A research topic of personal interest is communication and knowledge that is mediated by or contained in electrical impulses, magnetic pulses, pizeoelectric phase transitions in axons of neurons and chemicals (RNA). Researchers have been able to establish communication between human minds and the minds of animals and machines and between animals. A discussion on some of this is here.
Scientists are now reporting that they are able to establish communication over the internet between neurons grown in the lab and connected to each other by synapses and synthetic neurons on silicone microchips that include newly designed artificial synapses. Science Daily writes: "the scientists created a hybrid neural network where biological and artificial neurons in different parts of the world were able to communicate with each other over the internet through a hub of artificial synapses made using cutting-edge nanotechnology. This is the first time the three components [neurons, artificial neurons and artificial synapses] have come together in a unified network."

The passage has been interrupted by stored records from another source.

`config.mk`:
```
export PLATFORM = sky130hd
export DESIGN_NAME = serial_add_wcarry_nbits
export DESIGN_NICKNAME = d
export VERILOG_FILES = /design/src/rtl/serial_add_wcarry_nbits.sv
export SDC_FILE = /design/constraint.sdc
export NUM_CORES = 1
export LEC_CHECK = 0
export BUFFER_PORTS_ARGS = -buffer_cell sky130_fd_sc_hd__buf_2
export CAP_MARGIN = 40
export CELL_PAD_IN_SITES_DETAIL_PLACEMENT = 1
export CELL_PAD_IN_SITES_GLOBAL_PLACEMENT = 1
export CORE_MARGIN = 3
export CORE_UTILIZATION = 38
export CTS_CLUSTER_DIAMETER = 80
export DETAILED_ROUTE_END_ITERATION = 12
export PLACE_DENSITY = 0.74
export SLEW_MARGIN = 10
export SYNTH_ARGS = -nofsm -noshare
export SYNTH_HDL_FRONTEND = slang
export SYNTH_SLANG_ARGS = --single-unit
export TNS_END_PERCENT = 100
```
`constraint.sdc`:
```
create_clock -name clk_i -period 1.5 [get_ports clk_i]
set_clock_uncertainty 0.2 [all_clocks]
set_input_delay 0.075 -clock clk_i [delete_from_list [all_inputs] [get_ports clk_i]]
set_output_delay 0.075 -clock clk_i [all_outputs]
set_load 0.1 [all_outputs]
```
`src/rtl/serial_add_wcarry_nbits.sv`:
```
// Bit-serial adder: one full-adder cell and a carry flop add two latched
// operands LSB first, then post sum, carry-out and signed overflow.
module serial_add_wcarry_nbits #(
    parameter int width = 8
) (
    input  logic             clk_i,
    input  logic             rst_i,
    input  logic             start_i,
    input  logic [width-1:0] a_i,
    input  logic [width-1:0] b_i,
    input  logic             cin_i,
    output logic             busy_o,
    output logic             done_o,
    output logic [width-1:0] s_o,
    output logic             cout_o,
    output logic             ovf_o
);

    localparam int CW = (width > 2) ? $clog2(width) : 1;
    localparam logic [CW-1:0] CNT_ZERO = {CW{1'b0}};
    localparam logic [CW-1:0] CNT_ONE  = CW'(1'b1);
    localparam logic [CW-1:0] CNT_LAST = CW'(width - 1);

    typedef enum logic [1:0] {
        IDLE = 2'd0,
        RUN  = 2'd1,
        DONE = 2'd2
    } state_t;

    function automatic logic maj3(input logic x, input logic y, input logic z);
        return (x & y) | (x & z) | (y & z);
    endfunction

    state_t            state_r;
    state_t            state_nx_s;
    logic              accept_s;
    logic [width-1:0]  a_sh_r;
    logic [width-1:0]  b_sh_r;
    logic [width-1:0]  res_r;
    logic              carry_r;
    logic              c_msb_r;
    logic [CW-1:0]     cnt_r;
    logic              sum_bit_s;
    logic              carry_nx_s;

    assign sum_bit_s  = a_sh_r[0] ^ b_sh_r[0] ^ carry_r;
    assign carry_nx_s = maj3(a_sh_r[0], b_sh_r[0], carry_r);

    // FSM state register
    always_ff @(posedge clk_i or posedge rst_i) begin
        if (rst_i) begin
            state_r <= IDLE;
        end else begin
            state_r <= state_nx_s;
        end
    end

    // Next-state logic; a start in DONE is accepted exactly as from IDLE
    always_comb begin
        state_nx_s = state_r;
        accept_s   = 1'b0;
        case (state_r)
            IDLE: begin
                if (start_i) begin
                    state_nx_s = RUN;
                    accept_s   = 1'b1;
                end else begin
                    state_nx_s = IDLE;
                end
            end
            RUN: begin
                if (cnt_r == CNT_LAST) begin
                    state_nx_s = DONE;
                end else begin
                    state_nx_s = RUN;
                end
            end
            DONE: begin
                if (start_i) begin
                    state_nx_s = RUN;
                    accept_s   = 1'b1;
                end else begin
                    state_nx_s = IDLE;
                end
            end
            default: begin
                state_nx_s = IDLE;
                accept_s   = 1'b0;
            end
        endcase
    end

    // Operand shifters, carry flop, bit counter and result accumulator
    always_ff @(posedge clk_i or posedge rst_i) begin
        if (rst_i) begin
            a_sh_r  <= {width{1'b0}};
            b_sh_r  <= {width{1'b0}};
            res_r   <= {width{1'b0}};
            carry_r <= 1'b0;
            c_msb_r <= 1'b0;
            cnt_r   <= CNT_ZERO;
        end else if (accept_s) begin
            a_sh_r  <= a_i;
            b_sh_r  <= b_i;
            carry_r <= cin_i;
            cnt_r   <= CNT_ZERO;
        end else if (state_r == RUN) begin
            a_sh_r  <= {1'b0, a_sh_r[width-1:1]};
            b_sh_r  <= {1'b0, b_sh_r[width-1:1]};
            res_r   <= {sum_bit_s, res_r[width-1:1]};
            carry_r <= carry_nx_s;
            cnt_r   <= cnt_r + CNT_ONE;
            // carry entering the MSB stage, kept for signed overflow
            if (cnt_r == CNT_LAST) begin
                c_msb_r <= carry_r;
            end
        end
    end

    // Registered outputs; results only move when leaving DONE
    always_ff @(posedge clk_i or posedge rst_i) begin
        if (rst_i) begin
            busy_o <= 1'b0;
            done_o <= 1'b0;
            s_o    <= {width{1'b0}};
            cout_o <= 1'b0;
            ovf_o  <= 1'b0;
        end else begin
            busy_o <= (state_nx_s == RUN);
            done_o <= (state_r == DONE);
            if (state_r == DONE) begin
                s_o    <= res_r;
                cout_o <= carry_r;
                ovf_o  <= c_msb_r ^ carry_r;
            end
        end
    end

endmodule

```
==> out/results.md, run 1 <==
| Quantity | Value | Unit |
|:---|:---|:---|
| Count of filler cells inserted in the layout | 513 | - |
| Portion of the post-synthesis area used by sequential elements | 0.5985 | - |
| Die area | 5593 | sq um |
| Top library cells by usage in the layout, fill and taps aside | dfrtp_1, buf_2, nand2_1 | - |
| Setup repair after global routing missed its margin | yes | - |
| Post-synthesis register bit count | 43 | - |
| Warnings, synthesis | 0 | - |
| Initial antenna violation count | 0 | - |
| TritonRoute pass-1 iters | 4 | - |
| Max-Cap Viols | 0 | - |
| Number of max-slew violations in the final report | 0 | - |
| Transition time at the pin with the least slew margin | 554.2 | ps |
| Clock input transition at the sequential cells of the worst setup and hold paths | 70 | ps |
| Sum of overflow across all layers after global routing | 0 | - |
| Row cnt | 24 | - |
| Routability-driven placement congestion ratio | 0.7720 | - |
| Estimated wirelength of the detail-placed design | 2653 | microns |
| Signal arrival time at the worst endpoint | 1480 | ps |
| First-pass GRT wire length | 6900 | microns |
| Most frequent standard cell in the layout excluding fill and tap cells | dfrtp_1 | - |
| Time the final worst path needs with I/O delays and setup | 1508 | ps |
| I/O pin count | 32 | - |
| Crit path capture type | flip-flop | - |
| CTS H-tree lvls | 2 | - |
| Routed wirelength normalized by instance count | 15.52 | microns |
| CTS max path bufs | 2 | - |
| Cell-by-cell listing of the critical path | ha_2 -> ha_4 -> and2_4 -> mux2_4 | - |
| Number of library cell types mapped by synthesis | 22 | - |
| Static Leakage | 1.230 | nW |
| Cells after Synth | 160 | - |
| Run status | finished, violations left | - |
| TritonCTS Sinks | 43 | - |
| Overall routed net length | 4299 | microns |
| Die Ht | 74.79 | microns |
| Net count of the mapped netlist | 183 | - |
| Max_slew headroom | 0.6306 | - |
| Count of placed standard cells including taps | 248 | - |
| Worst Setup Path Type | reg2reg | - |
| Power per cell area | 2220 | nW/um^2 |
| Routed via count | 1378 | - |
| Top Family by Delay on Critical Path | flip-flops | - |
| Setup Viol. Count Final | 1 | - |
| Portion of the clock cycle consumed by the worst path in the final layout | 1.006 | - |
| First DRT Iteration DRCs | 65 | - |
| Final std cells w/o fill | 277 | - |
| Starting utilization of the core area | 0.4018 | - |
| Floorplan core area | 4474 | sq um |
| Worst-path fanout max | 2 | - |
| Avg Synthesized Cell Area | 11.24 | sq um |
| Total placed instance area | 2082 | sq um |
| Diodes inserted | 0 | - |
| Clock tree from TritonCTS | yes | - |
| Post-synthesis to final-layout area growth | 34.79 | % |
| Worst path slowest cell | dfrtp_1 | - |
| Timing-limited maximum frequency | 663.0 | MHz |
| Biggest cell delay along the critical path | 400 | ps |
| Pin count of the biggest net entering global routing | 44 | - |
| Number of buffers created by CTS | 5 | - |
| Fraction of final layout cells sized beyond drive strength 1 | 0.3244 | - |
| Data required time at the worst endpoint | 1470 | ps |
| Placement Setup Slack | -0.1528 | ps |
| Clock tree root buffer cell | clkbuf_8 | - |
| Overall global routing resource usage | 0.1638 | - |
| Residual antenna-violating net count after detailed routing | 0 | - |
| Later-pin clock latency in the skew report | 280 | ps |
| Die width | 74.79 | microns |
| Final hold violations | 0 | - |
| Via count of the first global-routing pass | 1513 | - |
| Post-layout net count | 248 | - |
| Violated checks | negative setup slack | - |
| Setup slack, reg-to-reg | -8 | ps |
| Via/cell ratio | 4.975 | - |
| Buffers & Inverters on Critical Path | 0 | - |
| Synthesized area | 1798 | sq um |
| Path category of the worst min-delay check | in2reg | - |
| Residual DRC | 0 | - |
| Final std cell area, no fill | 2424 | sq um |
| Min setup slack post-route | -8.385 | ps |
| PortBufs | 31 | - |
| IR drop worst, VDD | 0.9089 | mV |
| Worst Setup Start Kind | flip-flop | - |
==> cell usage after synthesis <==
cell type	number	area (sq um)
a211oi_1	3	22.52
dfrtp_1	43	1076
ha_1	2	25.02
xnor2_1	2	17.52
o21ai_0	4	20.02
inv_1	14	52.55
buf_4	2	15.01
a21oi_1	15	75.07
mux2_2	9	101.4
nand2b_1	3	18.77
mux2i_1	3	30.03
and2_4	1	8.760
mux2_4	1	15.01
nor2b_1	5	31.28
a22o_1	5	43.79
nor2_1	1	3.750
nand2_1	26	97.59
o22ai_1	12	75.07
buf_6	1	11.26
a21o_1	1	7.510
buf_2	6	30.03
fa_1	1	20.02
==> layer usage <==
metal,vias to the layer above,track usage,share of wire
met3,6,0.04139,0.037
met5,-,0,0
met2,32,0.3005,0.54
li1,668,-,-
met4,0,0.04348,0.011
met1,672,0.1893,0.41
==> sequential cells by signal (all words and copies together), names as in the netlist, 2 cells and up <==
signal,flops
cnt_r,3
s_o,8
state_r,2
a_sh_r,8
res_r,8
b_sh_r,8
==> per-stage QoR <==
stage | TNS [ps] | power [mW] | hold slack, ps | utilization
3_3_place_gp | 0 | 4.314 | 28.20 | 0.4653
5_1_grt | -41.68 | 5.756 | 73.36 | 0.5417
6_report | -8.385 | 5.381 | 49.90 | 0.5417
2_1_floorplan | 0 | 3.840 | 7.562 | -
4_1_cts | 0 | 5.252 | 41.97 | 0.5291
3_5_place_dp | -0.1528 | 4.445 | 53.04 | 0.4653
==> what timing repair did <==
action                                  in CTS  in global routing
resized for setup                            1                  8
endpoints found under the setup margin       1                 11
hold buffers                                18                  0
hold endpoints to repair                    60                  0
setup buffers                                2                  2
pin swaps                                    0                  1
==> cell type report <==
class	count	area, sq um	share of cell area
Clock buffer	6	82.58	0.03407
Clock inverter	1	5.005	0.002065
Inverter	14	52.55	0.02168
Multi-Input combinational cell	94	646.9	0.2669
Sequential cell	43	1077	0.4445
Tap cell	52	65.06	0.02685
Timing Repair Buffer	67	494.2	0.2039
==> where the power goes <==
| group | total [mW] | internal, mW | switching (mW) | leakage, nW |
|---|---|---|---|---|
| Clock | 0.714 | 0.361 | 0.353 | 0.0470 |
| Combinational | 2.66 | 0.954 | 1.70 | 0.656 |
| Sequential | 2.01 | 1.66 | 0.350 | 0.527 |
==> cells by family after synthesis <==
family | synth area share
AO/OA/AOI/OAI | 0.1357
XOR/XNOR | 0.009744
adder cells (fa/ha/maj) | 0.02505
buffers and inverters | 0.06054
flip-flops | 0.5985
multiplexers | 0.08142
AND/OR/NAND/NOR | 0.08907
==> path summary, 6_finish.rpt <==
path                       cells after the start         end  startpoint
min in group asynchronous                      4      s_o[0]       rst_i
max                                            4     c_msb_r    cnt_r[1]
max in group asynchronous                      4  state_r[0]       rst_i
min                                            4   b_sh_r[1]     start_i
min reg2reg                                    2    res_r[0]    res_r[0]
max reg2reg                                    4     c_msb_r    cnt_r[1]
==> worst register-to-register path, stage by stage (launching register included) <==
cell     delay (ps)
dfrtp_1         400
ha_2            220
ha_4            160
and2_4          140
mux2_4          290
Power figures use the tool's default switching activity.
==> run 2: changes to the inputs <==
--- a/config.mk
+++ b/config.mk
@@ -10,11 +10,10 @@
 export CELL_PAD_IN_SITES_DETAIL_PLACEMENT = 1
 export CELL_PAD_IN_SITES_GLOBAL_PLACEMENT = 1
 export CORE_MARGIN = 3
-export CORE_UTILIZATION = 38
+export CORE_UTILIZATION = 46
 export CTS_CLUSTER_DIAMETER = 80
 export DETAILED_ROUTE_END_ITERATION = 12
-export PLACE_DENSITY = 0.74
-export SLEW_MARGIN = 10
+export PLACE_DENSITY = 0.84
 export SYNTH_ARGS = -nofsm -noshare
 export SYNTH_HDL_FRONTEND = slang
 export SYNTH_SLANG_ARGS = --single-unit
==> constraint.sdc (replaced) <==
create_clock -name clk_i -period 1.9 [get_ports clk_i]
set_clock_uncertainty 0.2 [all_clocks]
set_input_delay 0.095 -clock clk_i [delete_from_list [all_inputs] [get_ports clk_i]]
set_output_delay 0.095 -clock clk_i [all_outputs]
set_load 0.1 [all_outputs]
==> out/results.md, run 2 (synthesized netlist as in run 1, its figures left out) <==
| Quantity | Value | Unit | vs previous |
|:---|:---|:---|:---|
| Worst path slowest cell | nand2b_1 | - |  |
| Routed wirelength normalized by instance count | 16.56 | microns | +6.7% |
| Die area | 4695 | sq um | -16% |
| Worst Setup Path Type | reg2reg | - |  |
| Run status | finished, final reports clean | - |  |
| Path category of the worst min-delay check | in2reg | - |  |
| Max_slew headroom | 0.5880 | - | -0.04253 |
| Routed via count | 1350 | - | -2.0% |
| Die Ht | 68.52 | microns | -8.4% |
| Setup Fix Bufs, Post-CTS | 0 | - | -2 |
| CTS H-tree lvls | 2 | - | unchanged |
| Portion of the clock cycle consumed by the worst path in the final layout | 0.8851 | - | -0.1205 |
| Biggest cell delay along the critical path | 490 | ps | +90 ps |
| Residual antenna-violating net count after detailed routing | 0 | - | unchanged |
| IR drop worst, VDD | 0.6893 | mV | -24% |
| Top library cells by usage in the layout, fill and taps aside | dfrtp_1, buf_2, nand2_1 | - |  |
| Time the final worst path needs with I/O delays and setup | 1682 | ps | +173.4 ps |
| Crit path capture type | flip-flop | - |  |
| Setup Viol. Count Final | 0 | - | -1 |
| Clock tree from TritonCTS | yes | - |  |
| Transition time at the pin with the least slew margin | 618.0 | ps | +63.80 ps |
| Timing-limited maximum frequency | 594.6 | MHz | -10% |
| Post-synthesis to final-layout area growth | 27.07 | % |  |
| Fraction of final layout cells sized beyond drive strength 1 | 0.2593 | - | -0.06519 |
| Die width | 68.52 | microns | -8.4% |
| Initial antenna violation count | 0 | - | unchanged |
| Later-pin clock latency in the skew report | 290 | ps | about the same |
| Power per cell area | 1780 | nW/um^2 | -20% |
| Final hold violations | 0 | - | unchanged |
| Via count of the first global-routing pass | 1433 | - | -5.3% |
| Sum of overflow across all layers after global routing | 0 | - | unchanged |
| Routed wire length on met3 | 141 | microns | -11% |
| PortBufs | 31 | - | unchanged |
| First DRT Iteration DRCs | 52 | - | -20% |
| Floorplan core area | 3716 | sq um | -17% |
| Max-Cap Viols | 0 | - | unchanged |
| Clock input transition at the sequential cells of the worst setup and hold paths | 80 | ps | about the same |
| TritonCTS Sinks | 43 | - | unchanged |
| Diodes inserted | 0 | - | unchanged |
| Data required time at the worst endpoint | 1870 | ps | +400 ps |
| Worst hold start | start_i | - |  |
| Endpoint of the worst hold-timing path | a_sh_r[6] | - |  |
| FF-to-FF Start | state_r[1] | - |  |
| Estimated wirelength of the detail-placed design | 2688 | microns | +1.3% |
| Row cnt | 22 | - | -8.3% |
| Number of buffers created by CTS | 5 | - | unchanged |
| Count of placed standard cells including taps | 237 | - | -4.4% |
| First-pass GRT wire length | 7107 | microns | +3.0% |
| TritonRoute pass-1 iters | 4 | - | unchanged |
| Met2 wire length | 2290 | microns | -1.8% |
| Worst Setup Start Kind | flip-flop | - |  |
| Setup slack, reg-to-reg | 220 | ps | +230 ps |
| Pin count of the biggest net entering global routing | 44 | - | unchanged |
| Post-layout net count | 238 | - | -4.0% |
| Worst-path fanout max | 13 | - | +11 |
| Routability-driven placement congestion ratio | 0.7335 | - | -5.0% |
| Final std cells w/o fill | 264 | - | -4.7% |
| Static Leakage | 1.165 | nW | -5.3% |
| Total Negative Setup Slacks | 0 | ps | +8.385 ps |
| Residual DRC | 0 | - | unchanged |
| Starting utilization of the core area | 0.4838 | - | +0.08199 |
| I/O pin count | 32 | - | unchanged |
| Cell-by-cell listing of the critical path | nand2b_1 -> mux2_2 | - |  |
| Met1 WL | 1889 | microns | +7.4% |
| Setup repair after global routing missed its margin | no | - |  |
| Top Layer Used | met4 | - |  |
| CTS max path bufs | 2 | - | unchanged |
| Via/cell ratio | 5.114 | - | +2.8% |
| Capture point of the worst reg-to-reg path | s_o[1] | - |  |
| Most frequent standard cell in the layout excluding fill and tap cells | dfrtp_1 | - |  |
| Overall global routing resource usage | 0.2092 | - | +0.04539 |
| Overall routed net length | 4373 | microns | +1.7% |
| Hold Path Stages | 3 | - | -1 |
| Number of max-slew violations in the final report | 0 | - | unchanged |
| Worst-case reg-to-reg path depth | 2 | - | -2 |
| Signal arrival time at the worst endpoint | 1650 | ps | +170 ps |
| Clock tree root buffer cell | clkbuf_8 | - |  |
run 2: through the flow:
step / hold WS (ps) / power (mW) / setup slack, ps / util / cell area, sq um
floorplan: 27.56 / 3.027 / 388.6 / - / 1798
detailed placement: 60.82 / 3.449 / 277.9 / 0.5407 / 2009
global placement: 49.28 / 3.327 / 319.9 / 0.5407 / 2009
finish: 18.47 / 4.066 / 218.2 / 0.6148 / 2285
global route: 53.27 / 4.349 / 124.3 / 0.6148 / 2285
CTS: 10.81 / 4.045 / 242.7 / 0.6148 / 2285
run 2: how the worst max path moves through the flow:
stage                           to  depth (start not counted)       start
final                       s_o[1]                          2  state_r[1]
after floorplan            c_msb_r                          5  state_r[1]
after CTS                   s_o[1]                          2  state_r[1]
after global routing      res_r[1]                          5  state_r[0]
after global placement      s_o[6]                          2  state_r[1]
after detailed placement    s_o[1]                          2  state_r[1]
run 2: cell type report:
cell class | instances | area, sq um
multi-input combinational | 94 | 613.1
clock inverter | 2 | 12.51
timing repair buffer | 57 | 397.9
tap | 48 | 60.06
fill | 412 | 1431
clock buffer | 6 | 72.57
inverter | 14 | 52.55
sequential | 43 | 1076
run 2: power breakdown:
part / leakage, nW / internal (mW) / total, mW / switching [mW]
Combinational: 0.596 / 0.606 / 1.92 / 1.32
Sequential: 0.528 / 1.31 / 1.58 / 0.275
Clock: 0.0412 / 0.257 / 0.559 / 0.302
Total: 1.16 / 2.17 / 4.07 / 1.90
run 2: worst max-delay path: cells and delay by family (launching register included):
family        cells  cell delay, ps
flops             1             460
mux               1             410
simple gates      1             490
run 2: routing by layer:
| metal | vias up | GRT usage |
|---|---|---|
| met5 | - | 0 |
| met4 | 0 | 0.05211 |
| met3 | 6 | 0.04538 |
| met2 | 30 | 0.3659 |
| met1 | 667 | 0.2617 |
| li1 | 647 | - |
run 2: timing repair:
action,4_1_cts,5_1_grt
gates resized for setup,0,0
hold buffers,19,0
hold endpoints to repair,60,0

Prior research has shown that a human brian with embedded electrodes can communicate with machines, e.g, allowing a completely paralyzed person to fly a modern fighter jet on a simulator. Mouse to mouse communication where one mouse teaches another over the internet how to find food also relied on electrode implants in the brain. Human minds have been able to transmit commands to rat minds via the internet, a project the US military has been working on. One key to various mind-to-mind communications is based on brain-electrode technology, a now rapidly advancing area of research.
This research extends what is now possible to do. Now, artificial and biological neurons are able to communicate bidirectionally in real time. This is a new avenue for neural interfaces research. One of the researchers commented: "On one side it sets the basis for a novel scenario that was never encountered during natural evolution, where biological and artificial neurons are linked together and communicate across global networks; laying the foundations for the Internet of Neuro-electronics. On the other hand, it brings new prospects to neuroprosthetic technologies, paving the way towards research into replacing dysfunctional parts of the brain with AI chips."
The peer-reviewed paper is entitled, Memristive synapses connect brain and silicon spiking neurons, which was published February 25, 2020. Chatter between the real and artificial neurons occurred between labs in Italy (real neurons), Switzerland (artificial neurons) and England (artificial synapses called memristors).